In a small number of women who have a molar pregnancy it continues to grow despite the D&C. This is easily detected by the hCG levels which stop falling and either stay the same or rise. Further treatment will then be required.
Additional treatment involves chemotherapy. You will be given a drug or combination of drugs to destroy the remaining molar cells. Treatment is very effective and will not affect your ability to have more children.
After the D&C you will require a weekly hCG test and assessment by your doctor until three normal levels have been obtained. The results from your blood test are measured in IU/L (International Units of hCG/Litre). The ‘normal’ serum level is less than 5 IU/L. Women who were diagnosed with a partial mole will then be reviewed monthly for at least six months. Women diagnosed with a complete molar pregnancy will require monthly assessment for one year. In selected patients who are at low risk of developing persistent disease this period of follow-up may be shortened to 6 months if the serum hCG returns to normal within 8 weeks of a curettage. This is based on recent research which noted a very low risk of recurrent disease in these patients. A copy of the graph used by your doctor to follow the hCG level is included at the end of this booklet.
It is recommended that you do not try to become pregnant until you have completed follow up. This means at least 6 months if you have had a partial mole and 12 months if you have had a complete mole. This is so that we can be certain that any rise in your hCG is due to your pregnancy and not any remaining mole cells starting to grow again. For this reason it is recommended that you use a reliable method of contraception immediately as your periods may take some time to return. The preferred method of contraception is hormonal such as the oral contraceptive pill. Once you become pregnant it is recommended that you have an early ultrasound scan at about 8 weeks to confirm that your pregnancy is progressing normally. At the completion of that pregnancy, whether it ends in a miscarriage or a baby, your obstetrician should check the placenta and measure your hCG level after delivery.
A molar pregnancy does not affect your fertility at all. Many women go on to have babies following a molar pregnancy. For those patients who have chemotherapy, fertility may be affected by the use of the drugs.
It is possible but very unlikely. The odds of a woman who has never had a molar pregnancy having one are about 1 in 1500. If you have had a molar pregnancy this increases to about 1 in 80. If you have already had two molar pregnancies the risk of a third is approximately 1 in 6. It is important to remember that the chances are still high that you will have a perfectly normal pregnancy.

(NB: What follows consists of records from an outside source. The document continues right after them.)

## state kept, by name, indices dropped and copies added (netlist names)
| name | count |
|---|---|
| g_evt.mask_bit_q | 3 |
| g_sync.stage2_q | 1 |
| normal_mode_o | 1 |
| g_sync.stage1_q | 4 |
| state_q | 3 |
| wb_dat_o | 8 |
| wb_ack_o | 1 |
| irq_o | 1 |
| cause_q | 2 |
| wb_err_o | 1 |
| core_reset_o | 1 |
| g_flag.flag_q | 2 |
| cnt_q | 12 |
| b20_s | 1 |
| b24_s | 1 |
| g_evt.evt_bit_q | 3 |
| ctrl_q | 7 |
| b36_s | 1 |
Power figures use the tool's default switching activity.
[src/hdl/encfe_enumerate.sv]
// Purpose: answers identification queries for the enclave extension and
//          gates enclave instructions on the firmware opt-in state
// Assumes: one hardware thread per instance; query results registered
// Notes:   feature control register write port lives here as well
//
// Summary of operation
// leaf 07H second word bit 2 flags support
// leaf 12H answered when feature flag set
// sub-leaf content depends on configuration only
// firmware sets opt-in bit before configuration
// opted in only when enable and lock
// opt-in bit writes obey lock rules
// opt-in bit never alters query results
// fault invalid-opcode, general-protection, or execute
// results kept per hardware thread
// configured device returns four valid sub-leaves
// sub-leaf 0 bits 0,1 instruction sets
// bits 5,6 extra sets; others zero
// second word misc mask; third zero
// fourth word max size logs, top zero
// sub-leaf 1 gives attribute masks; creation checks
// sub-leaf 2 up reports memory sections
// software scans sections until invalid type
// invalid sub-leaves return all zero
// type 0000b invalid, 0001b valid section
// base address split across two words
// third word encodes protection type
// no feature means leaf 12H zero
// results depend only on selectors
`timescale 1ns/1ns
`default_nettype none
module encfe_enumerate #(
  parameter logic        P_FEATURE    = 1'b1,
  parameter logic        P_BASE_SET   = 1'b1,
  parameter logic        P_DYN_SET    = 1'b1,
  parameter logic        P_VIRT_SET   = 1'b0,
  parameter logic        P_CONFL_SET  = 1'b0,
  parameter logic [31:0] P_MISC_MASK  = 32'h0000_0001,
  parameter logic [7:0]  P_MAX_LEGACY = 8'h1F,
  parameter logic [7:0]  P_MAX_WIDE   = 8'h24,
  parameter logic [127:0] P_ATTR_MASK  =
    128'h0000_0000_0000_001F_0000_0000_0000_0036,
  parameter logic [103:0] P_SECT_BASE  =
    {52'h0_0000_8000_0000, 52'h0_0000_4000_0000},
  parameter logic [103:0] P_SECT_SIZE  =
    {52'h0_0000_0200_0000, 52'h0_0000_0400_0000},
  parameter logic [7:0]   P_SECT_PROT  = {4'h2, 4'h1}
) (
  input  wire logic        i_core_clk,
  input  wire logic        i_reset_n,
  // identification query
  input  wire logic        i_query_valid,
  input  wire logic [31:0] i_query_leaf,
  input  wire logic [31:0] i_query_subleaf,
  output logic             o_query_done,
  output logic [31:0]      o_result_word_first,
  output logic [31:0]      o_result_word_second,
  output logic [31:0]      o_result_word_third,
  output logic [31:0]      o_result_word_fourth,
  // feature control register write and read
  input  wire logic        i_fc_write,
  input  wire logic [31:0] i_fc_wdata,
  output logic [31:0]      o_feature_control_register,
  // enclave instruction gate
  input  wire logic        i_encl_valid,
  input  wire logic        i_encl_is_create,
  input  wire logic [127:0] i_encl_enclave_attribute_field,
  output logic             o_encl_done,
  output logic             o_invalid_opcode_fault,
  output logic             o_general_protection_fault,
  output logic             o_encl_execute,
  output logic             o_opted_in
);

  // ---------------------------------------------------------------
  // reset release
  // ---------------------------------------------------------------
  logic rst_meta_reg;
  logic rst_n_reg;

  // two stage release of the asynchronous reset
  always_ff @(posedge i_core_clk or negedge i_reset_n) begin
    if (!i_reset_n) begin
      rst_meta_reg <= 1'b0;
      rst_n_reg    <= 1'b0;
    end else begin
      rst_meta_reg <= 1'b1;
      rst_n_reg    <= rst_meta_reg;
    end
  end

  // ---------------------------------------------------------------
  // feature control register
  // ---------------------------------------------------------------
  logic [31:0] fc_reg;
  logic [31:0] fc_next;
  logic        fc_locked;
  logic        fc_opt_in;
  logic        opted_in;

  assign fc_locked = fc_reg[encfe_pkg::FC_LOCK_BIT];
  assign fc_opt_in = fc_reg[encfe_pkg::FC_OPT_IN_BIT];
  // lock freezes writes
  assign fc_next   = (i_fc_write && !fc_locked) ? i_fc_wdata : fc_reg;
  // both bits needed
  assign opted_in  = fc_locked && fc_opt_in;

  // register write path, frozen once locked
  always_ff @(posedge i_core_clk or negedge rst_n_reg) begin
    if (!rst_n_reg) begin
      fc_reg <= 32'h0000_0000;
    end else begin
      fc_reg <= fc_next;
    end
  end

  // ---------------------------------------------------------------
  // query decode
  // ---------------------------------------------------------------
  // one select bit covers the two built-in sections
  localparam int NUM_IDX_W = 1;

  logic        is_feat_leaf;
  logic        is_encl_leaf;
  logic        sub_is_caps;
  logic        sub_is_attrs;
  logic        sub_is_sect;
  logic [31:0] sect_idx;
  logic        sect_in_range;
  logic [31:0] w1;
  logic [31:0] w2;
  logic [31:0] w3;
  logic [31:0] w4;
  logic [31:0] caps_first;
  logic [31:0] caps_fourth;
  logic [51:0] sect_base;
  logic [51:0] sect_size;
  logic [3:0]  sect_prot;
  logic [31:0] sect_w1;
  logic [31:0] sect_w2;
  logic [31:0] sect_w3;
  logic [31:0] sect_w4;
  logic [NUM_IDX_W-1:0] sect_sel;

  assign is_feat_leaf = (i_query_leaf == encfe_pkg::LEAF_FEATURES)
                        && (i_query_subleaf == encfe_pkg::SUB_CAPS);
  // leaf 12H only with feature
  // absent feature gives zeros
  assign is_encl_leaf = (i_query_leaf == encfe_pkg::LEAF_ENCLAVE)
                        && P_FEATURE;
  assign sub_is_caps  = (i_query_subleaf == encfe_pkg::SUB_CAPS);
  assign sub_is_attrs = (i_query_subleaf == encfe_pkg::SUB_ATTRS);
  assign sect_idx     = i_query_subleaf - encfe_pkg::SUB_SECT_FIRST;
  // sections need both instruction sets
  assign sect_in_range = (i_query_subleaf >= encfe_pkg::SUB_SECT_FIRST)
                         && (sect_idx < 32'(encfe_pkg::NUM_SECT))
                         && P_BASE_SET && P_DYN_SET;
  assign sect_sel     = sect_idx[NUM_IDX_W-1:0];

  // instruction set bits
  // extra sets, reserved bits zero
  always_comb begin
    caps_first = 32'h0000_0000;
    caps_first[encfe_pkg::CAP_BASE_BIT]  = P_BASE_SET;
    caps_first[encfe_pkg::CAP_DYN_BIT]   = P_DYN_SET;
    caps_first[encfe_pkg::CAP_VIRT_BIT]  = P_VIRT_SET;
    caps_first[encfe_pkg::CAP_CONFL_BIT] = P_CONFL_SET;
  end
  // size logs, upper half zero
  assign caps_fourth = {16'h0000, P_MAX_WIDE, P_MAX_LEGACY};

  // section table lookup
  assign sect_base = P_SECT_BASE[sect_sel*52 +: 52];
  assign sect_size = P_SECT_SIZE[sect_sel*52 +: 52];
  assign sect_prot = P_SECT_PROT[sect_sel*4 +: 4];
  // valid type code
  // base address split
  assign sect_w1 = {sect_base[31:12], 8'h00, encfe_pkg::SECT_VALID};
  assign sect_w2 = {12'h000, sect_base[51:32]};
  // protection encoding
  assign sect_w3 = {sect_size[31:12], 8'h00, sect_prot};
  assign sect_w4 = {12'h000, sect_size[51:32]};

  // opt-in bit never read here
  // selection from selectors only
  // caps, enclave_attribute_field, sections valid
  always_comb begin
    w1 = 32'h0000_0000;
    w2 = 32'h0000_0000;
    w3 = 32'h0000_0000;
    w4 = 32'h0000_0000;
    if (is_feat_leaf) begin
      // feature flag bit
      w2[encfe_pkg::FEAT_ENCLAVE_BIT] = P_FEATURE;
    end else if (is_encl_leaf && sub_is_caps) begin
      // misc mask, third word zero
      w1 = caps_first;
      w2 = P_MISC_MASK;
      w4 = caps_fourth;
    end else if (is_encl_leaf && sub_is_attrs) begin
      // attribute masks
      w1 = P_ATTR_MASK[31:0];
      w2 = P_ATTR_MASK[63:32];
      w3 = P_ATTR_MASK[95:64];
      w4 = P_ATTR_MASK[127:96];
    end else if (is_encl_leaf && sect_in_range) begin
      // configured sections only
      w1 = sect_w1;
      w2 = sect_w2;
      w3 = sect_w3;
      w4 = sect_w4;
    end
    // anything else stays zero
  end

  // ---------------------------------------------------------------
  // result registers
  // ---------------------------------------------------------------
  // one copy per thread instance
  always_ff @(posedge i_core_clk or negedge rst_n_reg) begin
    if (!rst_n_reg) begin
      o_query_done         <= 1'b0;
      o_result_word_first  <= 32'h0000_0000;
      o_result_word_second <= 32'h0000_0000;
      o_result_word_third  <= 32'h0000_0000;
      o_result_word_fourth <= 32'h0000_0000;
    end else begin
      o_query_done <= i_query_valid;
      if (i_query_valid) begin
        o_result_word_first  <= w1;
        o_result_word_second <= w2;
        o_result_word_third  <= w3;
        o_result_word_fourth <= w4;
      end
    end
  end

  // ---------------------------------------------------------------
  // enclave instruction gate
  // ---------------------------------------------------------------
  encfe_pkg::encfe_outcome_t outcome;
  logic attr_ok;

  // creation refuses unmasked enclave_attribute_field
  assign attr_ok = !i_encl_is_create
                   || ((i_encl_enclave_attribute_field & ~P_ATTR_MASK) == 128'h0);

  // fault selection
  assign outcome = !P_FEATURE ? encfe_pkg::ENCFE_EXEC_UD :
                   !opted_in  ? encfe_pkg::ENCFE_EXEC_GP :
                   !attr_ok   ? encfe_pkg::ENCFE_EXEC_GP :
                                encfe_pkg::ENCFE_EXEC_OK;

  // registered outcome of each enclave instruction
  always_ff @(posedge i_core_clk or negedge rst_n_reg) begin
    if (!rst_n_reg) begin
      o_encl_done                <= 1'b0;
      o_invalid_opcode_fault     <= 1'b0;
      o_general_protection_fault <= 1'b0;
      o_encl_execute             <= 1'b0;
      o_opted_in                 <= 1'b0;
      o_feature_control_register <= 32'h0000_0000;
    end else begin
      o_encl_done                <= i_encl_valid;
      o_invalid_opcode_fault     <= i_encl_valid &&
                                    (outcome == encfe_pkg::ENCFE_EXEC_UD);
      o_general_protection_fault <= i_encl_valid &&
                                    (outcome == encfe_pkg::ENCFE_EXEC_GP);
      o_encl_execute             <= i_encl_valid &&
                                    (outcome == encfe_pkg::ENCFE_EXEC_OK);
      o_opted_in                 <= opted_in;
      o_feature_control_register <= fc_next;
    end
  end

endmodule
`default_nettype wire
==> src/tsp_poller.sv <==
// Thermal sensor poller: register port, poll timer and sensor bus read engine.
//
// Strobed register access was decided locally.
`timescale 1ns/100ps
module tsp_poller import tsp_pkg::*; #(
   parameter int unsigned STEP_CYCLES    = POLL_STEP_CYCLES,
   parameter int unsigned QUARTER_CYCLES = SCL_QUARTER_CYCLES
) (
   // Clock and reset.
   input  wire logic         mclk,
   input  wire logic         sys_rst,
   // Register port.
   input  wire tsp_bus_req_t bus_req,
   output logic [7:0]        rd_data,
   // Sensor bus pins, open drain.
   input  wire logic         scl_in,
   output logic              scl_out,
   output logic              scl_oe,
   input  wire logic         sda_in,
   output logic              sda_out,
   output logic              sda_oe,
   // System outputs.
   output logic              irq,
   output logic              power_off
);

   localparam int SW = $clog2(STEP_CYCLES + 1);
   localparam int QW = $clog2(QUARTER_CYCLES + 1);

   if (STEP_CYCLES < 2 || QUARTER_CYCLES < 2) begin : g_check
      $error("tsp_poller: STEP_CYCLES and QUARTER_CYCLES must be at least 2");
   end

   function automatic logic greater_or_equal_compare(input logic [7:0] a, input logic [7:0] b);
      greater_or_equal_compare = $signed(a) >= $signed(b);
   endfunction : greater_or_equal_compare

   function automatic logic less_or_equal_compare(input logic [7:0] a, input logic [7:0] b);
      less_or_equal_compare = $signed(a) <= $signed(b);
   endfunction : less_or_equal_compare

   // Pin synchronisers.
   logic [1:0] scl_sync;
   logic [1:0] sda_sync;

   always_ff @(posedge mclk) begin
      if (sys_rst) begin
         scl_sync <= 2'h3;
         sda_sync <= 2'h3;
      end else begin
         scl_sync <= {scl_sync[0], scl_in};
         sda_sync <= {sda_sync[0], sda_in};
      end
   end

   // Register state.
   logic [6:0]       slave_addr,     next_slave_addr;
   logic [7:0]       high_alarm,     next_high_alarm;
   logic [7:0]       low_alarm,      next_low_alarm;
   logic [7:0]       poll_period,    next_poll_period;
   logic [7:0]       latest,         next_latest;
   logic [7:0]       off_level,      next_off_level;
   logic [7:0]       command,        next_command;
   logic [7:0]       retry_limit,    next_retry_limit;
   logic [7:0]       burst_clear,    next_burst_clear;
   logic [IRQ_W-1:0] irq_status,     next_irq_status;
   logic [IRQ_W-1:0] irq_mask,       next_irq_mask;
   logic             burst_pending,  next_burst_pending;
   logic [7:0]       next_rd_data;
   logic             next_irq;
   logic             next_power_off;

   // Engine state.
   tsp_state_t       state,          next_state;
   logic [1:0]       ph,             next_ph;
   logic [QW-1:0]    qcnt,           next_qcnt;
   logic [SW-1:0]    step_cnt,       next_step_cnt;
   logic [7:0]       interval_cnt,   next_interval_cnt;
   logic             poll_due,       next_poll_due;
   logic [2:0]       bitn,           next_bitn;
   logic [1:0]       byte_sel,       next_byte_sel;
   logic [7:0]       shreg,          next_shreg;
   logic [7:0]       tries,          next_tries;
   logic             nacked,         next_nacked;
   logic             scl_low,        next_scl_low;
   logic             sda_low,        next_sda_low;
   logic             ev_ok,          next_ev_ok;
   logic             ev_fail,        next_ev_fail;
   logic [7:0]       rx_data,        next_rx_data;

   logic             wr;
   logic             rd;
   logic [7:0]       addr;
   logic             poll_en;
   logic             qtick;
   logic             stall;
   logic [IRQ_W-1:0] irq_set;

   assign wr      = bus_req.wr;
   assign rd      = bus_req.rd;
   assign addr    = bus_req.addr;
   assign poll_en = (poll_period != RST_ZERO) && (slave_addr != 7'h00);

   // Register file, events and interrupt.
   always_comb begin
      next_slave_addr    = slave_addr;
      next_high_alarm    = high_alarm;
      next_low_alarm     = low_alarm;
      next_poll_period   = poll_period;
      next_latest        = latest;
      next_off_level     = off_level;
      next_command       = command;
      next_retry_limit   = retry_limit;
      next_burst_clear   = burst_clear;
      next_irq_mask      = irq_mask;
      next_burst_pending = burst_pending;
      next_rd_data       = RST_ZERO;
      irq_set            = '0;
      if (wr) begin
         unique case (addr)
            OFS_SLAVE_ADDR:  next_slave_addr  = bus_req.wdata[6:0];
            OFS_HIGH_ALARM:  next_high_alarm  = bus_req.wdata;
            OFS_LOW_ALARM:   next_low_alarm   = bus_req.wdata;
            OFS_POLL_PERIOD: next_poll_period = bus_req.wdata;
            OFS_LATEST:      next_latest      = bus_req.wdata;
            OFS_OFF_LEVEL:   next_off_level   = bus_req.wdata;
            OFS_COMMAND:     next_command     = bus_req.wdata;
            OFS_RETRY:       next_retry_limit = bus_req.wdata;
            OFS_BURST_CLR: begin
               next_burst_clear = bus_req.wdata;
               if (bus_req.wdata == BURST_CLR_CODE) begin
                  next_burst_pending = 1'b0;
               end
            end
            OFS_IRQ_MASK:    next_irq_mask    = bus_req.wdata[IRQ_W-1:0];
            default: begin
               if (addr >= BURST_RANGE_LO && addr <= BURST_RANGE_HI) begin
                  next_burst_pending = 1'b1;
               end
            end
         endcase
      end
      if (rd) begin
         unique case (addr)
            OFS_SLAVE_ADDR:  next_rd_data = {1'b0, slave_addr};
            OFS_HIGH_ALARM:  next_rd_data = high_alarm;
            OFS_LOW_ALARM:   next_rd_data = low_alarm;
            OFS_POLL_PERIOD: next_rd_data = poll_period;
            OFS_LATEST:      next_rd_data = latest;
            OFS_OFF_LEVEL:   next_rd_data = off_level;
            OFS_COMMAND:     next_rd_data = command;
            OFS_RETRY:       next_rd_data = retry_limit;
            OFS_BURST_CLR:   next_rd_data = burst_clear;
            OFS_IRQ_STATUS:  next_rd_data = {{(8-IRQ_W){1'b0}}, irq_status};
            OFS_IRQ_MASK:    next_rd_data = {{(8-IRQ_W){1'b0}}, irq_mask};
            OFS_POLL_STATE:  next_rd_data = {6'h00, burst_pending, state != ST_IDLE};
            default:         next_rd_data = RST_ZERO;
         endcase
      end
      if (ev_ok) begin
         next_latest            = rx_data;
         irq_set[IRQ_HIGH]      = greater_or_equal_compare(rx_data, high_alarm);
         irq_set[IRQ_LOW]       = less_or_equal_compare(rx_data, low_alarm);
         irq_set[IRQ_POWEROFF]  = greater_or_equal_compare(rx_data, off_level);
      end
      irq_set[IRQ_FAIL] = ev_fail;
      // A read clears the status, but an event in the same cycle survives.
      next_irq_status = ((rd && addr == OFS_IRQ_STATUS) ? '0 : irq_status) | irq_set;
      next_irq        = |(next_irq_status & next_irq_mask);
      next_power_off  = power_off | irq_set[IRQ_POWEROFF];
   end

   always_ff @(posedge mclk) begin
      if (sys_rst) begin
         slave_addr    <= 7'h00;
         high_alarm    <= RST_ZERO;
         low_alarm     <= RST_ZERO;
         poll_period   <= RST_ZERO;
         latest        <= RST_ZERO;
         off_level     <= RST_OFF_LEVEL;
         command       <= RST_ZERO;
         retry_limit   <= RST_RETRY;
         burst_clear   <= RST_ZERO;
         irq_status    <= '0;
         irq_mask      <= '0;
         burst_pending <= 1'b0;
         rd_data       <= RST_ZERO;
         irq           <= 1'b0;
         power_off     <= 1'b0;
      end else begin
         slave_addr    <= next_slave_addr;
         high_alarm    <= next_high_alarm;
         low_alarm     <= next_low_alarm;
         poll_period   <= next_poll_period;
         latest        <= next_latest;
         off_level     <= next_off_level;
         command       <= next_command;
         retry_limit   <= next_retry_limit;
         burst_clear   <= next_burst_clear;
         irq_status    <= next_irq_status;
         irq_mask      <= next_irq_mask;
         burst_pending <= next_burst_pending;
         rd_data       <= next_rd_data;
         irq           <= next_irq;
         power_off     <= next_power_off;
      end
   end

   // Each bit takes four quarter periods; the high phase waits while the sensor stretches SCL.
   assign qtick = (qcnt == QW'(QUARTER_CYCLES - 1));
   assign stall = (ph == 2'd2) && !scl_low && !scl_sync[1];

   // Poll timer and sensor bus engine.
   always_comb begin
      next_state        = state;
      next_ph           = ph;
      next_qcnt         = qcnt;
      next_step_cnt     = step_cnt;
      next_interval_cnt = interval_cnt;
      next_poll_due     = poll_due;
      next_bitn         = bitn;
      next_byte_sel     = byte_sel;
      next_shreg        = shreg;
      next_tries        = tries;
      next_nacked       = nacked;
      next_scl_low      = scl_low;
      next_sda_low      = sda_low;
      next_ev_ok        = 1'b0;
      next_ev_fail      = 1'b0;
      next_rx_data      = rx_data;
      if (!poll_en) begin
         next_step_cnt     = '0;
         next_interval_cnt = RST_ZERO;
         next_poll_due     = 1'b0;
      end else if (step_cnt == SW'(STEP_CYCLES - 1)) begin
         next_step_cnt = '0;
         if (interval_cnt == poll_period - 8'h01) begin
            next_interval_cnt = RST_ZERO;
            next_poll_due     = 1'b1;
         end else begin
            next_interval_cnt = interval_cnt + 8'h01;
         end
      end else begin
         next_step_cnt = step_cnt + SW'(1);
      end
      if (state == ST_IDLE) begin
         next_qcnt = '0;
         next_ph   = 2'd0;
         if (poll_due) begin
            next_poll_due = 1'b0;
            next_state    = ST_START;
            next_byte_sel = 2'd0;
            next_tries    = RST_ZERO;
         end
      end else if (!qtick) begin
         next_qcnt = qcnt + QW'(1);
      end else if (!stall) begin
         next_qcnt = '0;
         next_ph   = ph + 2'd1;
         unique case (state)
            ST_START: begin
               unique case (ph)
                  2'd0: next_sda_low = 1'b0;
                  2'd1: next_scl_low = 1'b0;
                  2'd2: next_sda_low = 1'b1;
                  2'd3: begin
                     next_scl_low = 1'b1;
                     next_shreg   = {slave_addr, (byte_sel == 2'd2) ? DIR_READ : DIR_WRITE};
                     next_bitn    = 3'd0;
                     next_state   = ST_TXB;
                  end
               endcase
            end
            ST_TXB, ST_TXNACK: begin
               unique case (ph)
                  2'd0: next_sda_low = (state == ST_TXB) && !shreg[7];
                  2'd1: next_scl_low = 1'b0;
                  2'd2: next_scl_low = 1'b0;
                  2'd3: begin
                     next_scl_low = 1'b1;
                     next_shreg   = (state == ST_TXB) ? {shreg[6:0], 1'b0} : shreg;
                     next_bitn    = bitn + 3'd1;
                     if (state == ST_TXNACK) begin
                        next_nacked = 1'b0;
                        next_state  = ST_STOP;
                     end else if (bitn == 3'd7) begin
                        next_state = ST_RXACK;
                     end
                  end
               endcase
            end
            ST_RXACK, ST_RXB: begin
               unique case (ph)
                  2'd0: next_sda_low = 1'b0;
                  2'd1: next_scl_low = 1'b0;
                  2'd2: begin
                     if (state == ST_RXACK) begin
                        next_nacked = sda_sync[1];
                     end else begin
                        next_shreg = {shreg[6:0], sda_sync[1]};
                     end
                  end
                  2'd3: begin
                     next_scl_low = 1'b1;
                     if (state == ST_RXB) begin
                        next_bitn = bitn + 3'd1;
                        if (bitn == 3'd7) begin
                           next_state = ST_TXNACK;
                        end
                     end else if (nacked) begin
                        next_state = ST_STOP;
                     end else if (byte_sel == 2'd0) begin
                        next_byte_sel = 2'd1;
                        next_shreg    = command;
                        next_bitn     = 3'd0;
                        next_state    = ST_TXB;
                     end else if (byte_sel == 2'd1) begin
                        next_byte_sel = 2'd2;
                        next_state    = ST_START;
                     end else begin
                        next_bitn  = 3'd0;
                        next_state = ST_RXB;
                     end
                  end
               endcase
            end
            ST_STOP: begin
               unique case (ph)
                  2'd0: next_sda_low = 1'b1;
                  2'd1: next_scl_low = 1'b0;
                  2'd2: next_sda_low = 1'b0;
                  2'd3: begin
                     if (!nacked) begin
                        next_ev_ok   = 1'b1;
                        next_rx_data = shreg;
                        next_state   = ST_IDLE;
                     end else if (tries < retry_limit) begin
                        next_tries    = tries + 8'h01;
                        next_byte_sel = 2'd0;
                        next_state    = ST_START;
                     end else begin
                        next_ev_fail = 1'b1;
                        next_state   = ST_IDLE;
                     end
                  end
               endcase
            end
            default: next_state = ST_IDLE;
         endcase
      end
   end

   always_ff @(posedge mclk) begin
      if (sys_rst) begin
         state        <= ST_IDLE;
         ph           <= 2'd0;
         qcnt         <= '0;
         step_cnt     <= '0;
         interval_cnt <= RST_ZERO;
         poll_due     <= 1'b0;
         bitn         <= 3'd0;
         byte_sel     <= 2'd0;
         shreg        <= RST_ZERO;
         tries        <= RST_ZERO;
         nacked       <= 1'b0;
         scl_low      <= 1'b0;
         sda_low      <= 1'b0;
         ev_ok        <= 1'b0;
         ev_fail      <= 1'b0;
         rx_data      <= RST_ZERO;
         scl_out      <= 1'b0;
         scl_oe       <= 1'b0;
         sda_out      <= 1'b0;
         sda_oe       <= 1'b0;
      end else begin
         state        <= next_state;
         ph           <= next_ph;
         qcnt         <= next_qcnt;
         step_cnt     <= next_step_cnt;
         interval_cnt <= next_interval_cnt;
         poll_due     <= next_poll_due;
         bitn         <= next_bitn;
         byte_sel     <= next_byte_sel;
         shreg        <= next_shreg;
         tries        <= next_tries;
         nacked       <= next_nacked;
         scl_low      <= next_scl_low;
         sda_low      <= next_sda_low;
         ev_ok        <= next_ev_ok;
         ev_fail      <= next_ev_fail;
         rx_data      <= next_rx_data;
         scl_out      <= 1'b0;
         scl_oe       <= next_scl_low;
         sda_out      <= 1'b0;
         sda_oe       <= next_sda_low;
      end
   end

endmodule : tsp_poller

The experience of a hydatidiform mole can be very distressing. Not only have you lost your baby but you are required to have lengthy follow up and blood tests. This may mean a period of anxiety or may make you feel that you are in limbo as you cannot move on after the pregnancy and have to delay trying again. You may feel that your family and friends don’t understand what you are going through and this can make you feel quite isolated.